I bared my chest also, and stepped back five or six paces, and he did the same.

As soon as we had taken up our positions I took off my hat with my left hand, and begged him to fire first.

Instead of doing so immediately he lost two or three seconds in sighting, aiming, and covering his head by raising the weapon before it. I was not in a position to let him kill me at his ease, so I suddenly aimed and fired on him just as he fired on me. That I did so is evident, as all the witnesses were unanimous in saying that they only heard one report. I felt I was wounded in my left hand, and so put it into my pocket, and I ran towards my enemy who had fallen. All of a sudden, as I knelt beside him, three bare swords were flourished over my head, and three noble assassins prepared to cut me down beside their master. Fortunately, Branicki had not lost consciousness or the power of speaking, and he cried out in a voice of thunder,--

"Scoundrels! have some respect for a man of honour."

This seemed to petrify them. I put my right hand under the pistoli's armpit, while the general helped him on the other side, and thus we took him to the inn, which happened to be near at hand.

Branicki stooped as he walked, and gazed at me curiously, apparently wondering where all the blood on my clothes came from.

When we got to the inn, Branicki laid himself down in an arm-chair. We unbuttoned his clothes and lifted up his shirt, and he could see himself that he was dangerously wounded. My ball had entered his body by the seventh rib on the right hand, and had gone out by the second false rib on the left. The two wounds were ten inches apart, and the case was of an alarming nature, as the intestines must have been pierced. Branicki spoke to me in a weak voice,--

"You have killed me, so make haste away, as you are in danger of the gibbet. The duel was fought in the ban, and I am a high court officer, and a Knight of the White Eagle. So lose no time, and if you have not enough money take my purse."

I picked up the purse which had fallen out, and put it back in his pocket, thanking him, and saying it would be useless to me, for if I were guilty I was content to lose my head. "I hope," I added, "that your wound will not be mortal, and I am deeply grieved at your obliging me to fight."

With these words I kissed him on his brow and left the inn, seeing neither horses nor carriage, nor servant. They had all gone off for doctor, surgeon, priest, and the friends and relatives of the wounded man.

I was alone and without any weapon, in the midst of a snow-covered country, my hand was wounded, and I had not the slightest idea which was the way to Warsaw.

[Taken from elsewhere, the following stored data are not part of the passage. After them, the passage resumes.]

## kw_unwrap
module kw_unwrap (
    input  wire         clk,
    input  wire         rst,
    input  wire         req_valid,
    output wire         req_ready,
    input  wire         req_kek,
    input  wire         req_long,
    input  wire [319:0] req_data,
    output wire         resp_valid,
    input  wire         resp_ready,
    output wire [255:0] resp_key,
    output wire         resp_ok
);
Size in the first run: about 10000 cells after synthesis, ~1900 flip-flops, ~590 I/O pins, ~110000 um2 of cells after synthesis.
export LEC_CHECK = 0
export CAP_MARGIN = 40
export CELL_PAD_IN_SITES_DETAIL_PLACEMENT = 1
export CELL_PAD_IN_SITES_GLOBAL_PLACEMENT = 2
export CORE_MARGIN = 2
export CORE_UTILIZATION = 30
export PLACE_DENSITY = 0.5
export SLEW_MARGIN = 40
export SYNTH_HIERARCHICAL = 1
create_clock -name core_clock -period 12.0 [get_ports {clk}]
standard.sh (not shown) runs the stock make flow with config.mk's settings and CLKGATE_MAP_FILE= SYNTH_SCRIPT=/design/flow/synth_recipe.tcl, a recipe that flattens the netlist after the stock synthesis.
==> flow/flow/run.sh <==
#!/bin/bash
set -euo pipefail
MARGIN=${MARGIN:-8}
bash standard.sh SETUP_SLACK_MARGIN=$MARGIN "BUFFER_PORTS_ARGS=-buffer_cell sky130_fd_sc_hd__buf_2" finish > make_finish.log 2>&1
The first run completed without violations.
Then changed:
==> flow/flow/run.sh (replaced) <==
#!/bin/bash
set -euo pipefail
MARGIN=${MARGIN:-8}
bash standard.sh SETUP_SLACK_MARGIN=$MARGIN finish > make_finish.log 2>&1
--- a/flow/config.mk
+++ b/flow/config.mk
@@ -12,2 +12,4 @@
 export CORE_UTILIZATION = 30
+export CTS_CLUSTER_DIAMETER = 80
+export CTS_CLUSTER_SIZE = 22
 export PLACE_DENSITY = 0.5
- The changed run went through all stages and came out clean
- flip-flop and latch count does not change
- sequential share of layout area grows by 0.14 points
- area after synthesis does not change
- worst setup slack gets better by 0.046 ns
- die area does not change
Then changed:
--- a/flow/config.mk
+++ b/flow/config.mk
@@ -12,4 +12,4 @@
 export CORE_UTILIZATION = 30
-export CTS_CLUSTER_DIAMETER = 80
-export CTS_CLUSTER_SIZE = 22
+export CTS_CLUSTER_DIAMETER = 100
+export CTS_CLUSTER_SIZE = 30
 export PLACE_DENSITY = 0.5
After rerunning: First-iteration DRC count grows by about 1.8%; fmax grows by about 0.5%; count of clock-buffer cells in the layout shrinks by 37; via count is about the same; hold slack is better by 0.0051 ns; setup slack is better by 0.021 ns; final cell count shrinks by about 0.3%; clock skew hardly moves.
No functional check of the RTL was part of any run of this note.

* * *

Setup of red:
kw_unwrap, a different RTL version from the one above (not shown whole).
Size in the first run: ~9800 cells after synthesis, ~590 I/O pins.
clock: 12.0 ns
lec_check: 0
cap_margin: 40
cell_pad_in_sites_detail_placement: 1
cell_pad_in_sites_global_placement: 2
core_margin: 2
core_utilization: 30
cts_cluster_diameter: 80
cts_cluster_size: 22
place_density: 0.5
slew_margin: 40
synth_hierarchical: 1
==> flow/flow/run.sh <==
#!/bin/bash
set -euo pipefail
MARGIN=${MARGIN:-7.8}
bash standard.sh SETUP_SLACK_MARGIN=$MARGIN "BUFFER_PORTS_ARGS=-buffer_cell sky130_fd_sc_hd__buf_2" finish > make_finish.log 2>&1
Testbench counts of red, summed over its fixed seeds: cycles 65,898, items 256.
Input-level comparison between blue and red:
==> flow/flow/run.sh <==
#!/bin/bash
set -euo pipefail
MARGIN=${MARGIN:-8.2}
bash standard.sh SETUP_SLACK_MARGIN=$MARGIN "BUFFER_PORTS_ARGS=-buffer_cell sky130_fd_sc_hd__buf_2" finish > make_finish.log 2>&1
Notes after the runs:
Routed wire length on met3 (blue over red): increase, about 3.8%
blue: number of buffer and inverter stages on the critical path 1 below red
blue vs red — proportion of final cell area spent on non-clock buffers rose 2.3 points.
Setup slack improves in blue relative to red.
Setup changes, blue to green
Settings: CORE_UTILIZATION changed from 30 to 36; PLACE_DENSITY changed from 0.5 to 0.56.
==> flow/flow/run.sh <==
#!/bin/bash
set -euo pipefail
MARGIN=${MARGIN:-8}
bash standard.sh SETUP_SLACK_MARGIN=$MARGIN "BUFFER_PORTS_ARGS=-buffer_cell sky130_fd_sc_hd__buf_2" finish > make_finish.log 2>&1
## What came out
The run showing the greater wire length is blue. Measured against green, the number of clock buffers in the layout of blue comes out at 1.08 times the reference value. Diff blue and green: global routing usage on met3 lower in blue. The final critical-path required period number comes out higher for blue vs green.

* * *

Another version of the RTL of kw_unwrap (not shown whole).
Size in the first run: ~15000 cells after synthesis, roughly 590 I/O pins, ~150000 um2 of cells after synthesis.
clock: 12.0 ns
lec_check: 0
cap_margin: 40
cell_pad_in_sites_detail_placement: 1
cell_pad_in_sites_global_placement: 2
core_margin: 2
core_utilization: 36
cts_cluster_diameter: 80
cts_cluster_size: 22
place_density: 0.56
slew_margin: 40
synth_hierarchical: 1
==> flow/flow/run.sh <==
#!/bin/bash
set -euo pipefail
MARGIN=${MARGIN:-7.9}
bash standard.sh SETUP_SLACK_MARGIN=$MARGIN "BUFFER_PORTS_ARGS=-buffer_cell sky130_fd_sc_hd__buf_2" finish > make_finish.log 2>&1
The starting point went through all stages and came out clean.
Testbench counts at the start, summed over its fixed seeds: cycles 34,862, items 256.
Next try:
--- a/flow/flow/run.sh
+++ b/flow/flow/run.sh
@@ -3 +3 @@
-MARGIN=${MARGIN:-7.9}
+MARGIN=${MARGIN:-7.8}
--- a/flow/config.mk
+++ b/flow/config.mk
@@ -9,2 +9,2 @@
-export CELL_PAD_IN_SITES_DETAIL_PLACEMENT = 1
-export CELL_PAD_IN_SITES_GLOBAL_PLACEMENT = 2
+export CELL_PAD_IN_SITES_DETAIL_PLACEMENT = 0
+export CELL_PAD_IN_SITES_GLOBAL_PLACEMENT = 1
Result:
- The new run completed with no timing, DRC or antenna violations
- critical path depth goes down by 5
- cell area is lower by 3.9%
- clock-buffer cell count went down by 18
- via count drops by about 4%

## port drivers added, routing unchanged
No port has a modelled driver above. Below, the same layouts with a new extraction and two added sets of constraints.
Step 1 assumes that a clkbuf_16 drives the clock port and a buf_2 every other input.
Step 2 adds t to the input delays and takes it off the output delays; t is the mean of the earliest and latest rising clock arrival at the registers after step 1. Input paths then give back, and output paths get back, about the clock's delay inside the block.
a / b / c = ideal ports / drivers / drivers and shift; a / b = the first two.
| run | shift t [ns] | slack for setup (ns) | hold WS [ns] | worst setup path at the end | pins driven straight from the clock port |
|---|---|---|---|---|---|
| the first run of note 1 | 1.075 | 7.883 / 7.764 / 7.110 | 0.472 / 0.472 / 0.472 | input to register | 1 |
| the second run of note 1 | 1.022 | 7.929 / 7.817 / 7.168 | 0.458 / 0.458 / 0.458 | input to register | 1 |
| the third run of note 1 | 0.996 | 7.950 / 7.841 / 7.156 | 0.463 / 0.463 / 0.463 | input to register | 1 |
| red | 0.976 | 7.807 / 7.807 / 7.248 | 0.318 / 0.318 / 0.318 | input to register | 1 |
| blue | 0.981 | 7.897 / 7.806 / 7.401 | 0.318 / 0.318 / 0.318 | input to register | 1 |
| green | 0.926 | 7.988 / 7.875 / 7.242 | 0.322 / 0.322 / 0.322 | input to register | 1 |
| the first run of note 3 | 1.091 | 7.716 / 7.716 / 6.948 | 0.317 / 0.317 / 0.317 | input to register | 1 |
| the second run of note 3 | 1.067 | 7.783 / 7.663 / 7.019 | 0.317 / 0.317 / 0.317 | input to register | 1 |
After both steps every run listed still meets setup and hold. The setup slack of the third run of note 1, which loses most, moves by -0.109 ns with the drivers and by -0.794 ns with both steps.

I took the road which seemed most likely, and after I had gone some distance I met a peasant with an empty sleigh.

"Warszawa?" I cried, shewing him a ducat.

He understood me, and lifted a coarse mat, with which he covered me when I got into the sleigh, and then set off at a gallop.

All at once Biniski, Branicki's bosom-friend, came galloping furiously along the road with his bare sword in his hand. He was evidently running after me. Happily he did not glance at the wretched sleigh in which I was, or else he would undoubtedly have murdered me. I got at last to Warsaw, and went to the house of Prince Adam Czartoryski to beg him to shelter me, but there was nobody there. Without delay I determined to seek refuge in the Convent of the Recollets, which was handy.

I rang at the door of the monastery, and the porter seeing me covered with blood hastened to shut the door, guessing the object of my visit. But I did not give him the time to do so, but honouring him with a hearty kick forced my way in. His cries attracted a troop of frightened monks. I demanded sanctuary, and threatened them with vengeance if they refused to grant it. One of their number spoke to me, and I was taken to a little den which looked more like a dungeon than anything else. I offered no resistance, feeling sure that they would change their tune before very long.